Work request: Look through the records below, and whenever a line contains "cells", copy it.

Supplied records:
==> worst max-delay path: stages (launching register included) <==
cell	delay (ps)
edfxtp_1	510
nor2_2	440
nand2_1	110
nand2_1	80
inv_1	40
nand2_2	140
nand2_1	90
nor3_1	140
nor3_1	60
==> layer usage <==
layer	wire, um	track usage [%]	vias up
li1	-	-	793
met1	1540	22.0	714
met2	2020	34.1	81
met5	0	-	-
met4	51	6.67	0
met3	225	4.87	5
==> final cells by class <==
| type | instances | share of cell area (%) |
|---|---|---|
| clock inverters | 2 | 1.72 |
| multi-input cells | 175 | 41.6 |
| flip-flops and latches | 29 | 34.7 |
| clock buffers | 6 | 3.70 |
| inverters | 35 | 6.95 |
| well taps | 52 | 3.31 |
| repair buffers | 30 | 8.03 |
**config.mk**
```make
export PLATFORM = sky130hd
export DESIGN_NAME = pixel_color_effect_unit
export DESIGN_NICKNAME = d
export VERILOG_FILES = /design/src/hdl/pcfx_pkg.sv /design/src/hdl/pcfx_cfg_regs.sv /design/src/hdl/pcfx_window.sv /design/src/hdl/pcfx_color.sv /design/src/hdl/pixel_color_effect_unit.sv
export SDC_FILE = /design/constraint.sdc
export NUM_CORES = 1
export LEC_CHECK = 0
export ABC_AREA = 0
export BUFFER_PORTS_ARGS = -buffer_cell sky130_fd_sc_hd__buf_2
export CAP_MARGIN = 10
export CORE_ASPECT_RATIO = 1.2
export CORE_MARGIN = 4
export CORE_UTILIZATION = 51
export DETAILED_ROUTE_END_ITERATION = 8
export PLACE_DENSITY = 0.73
export RECOVER_POWER = 100
export SLEW_MARGIN = 20
export SYNTH_ARGS = -nofsm -noshare
export SYNTH_HDL_FRONTEND = slang
export SYNTH_SLANG_ARGS = --single-unit
```
**constraint.sdc**
```tcl
create_clock -name aclk -period 15 [get_ports aclk]
set_input_delay 2.25 -clock aclk [delete_from_list [all_inputs] [get_ports aclk]]
set_output_delay 2.25 -clock aclk [all_outputs]
set_load 0.02 [all_outputs]
```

Written solution:
==> final cells by class <==
| multi-input cells | 175 | 41.6 |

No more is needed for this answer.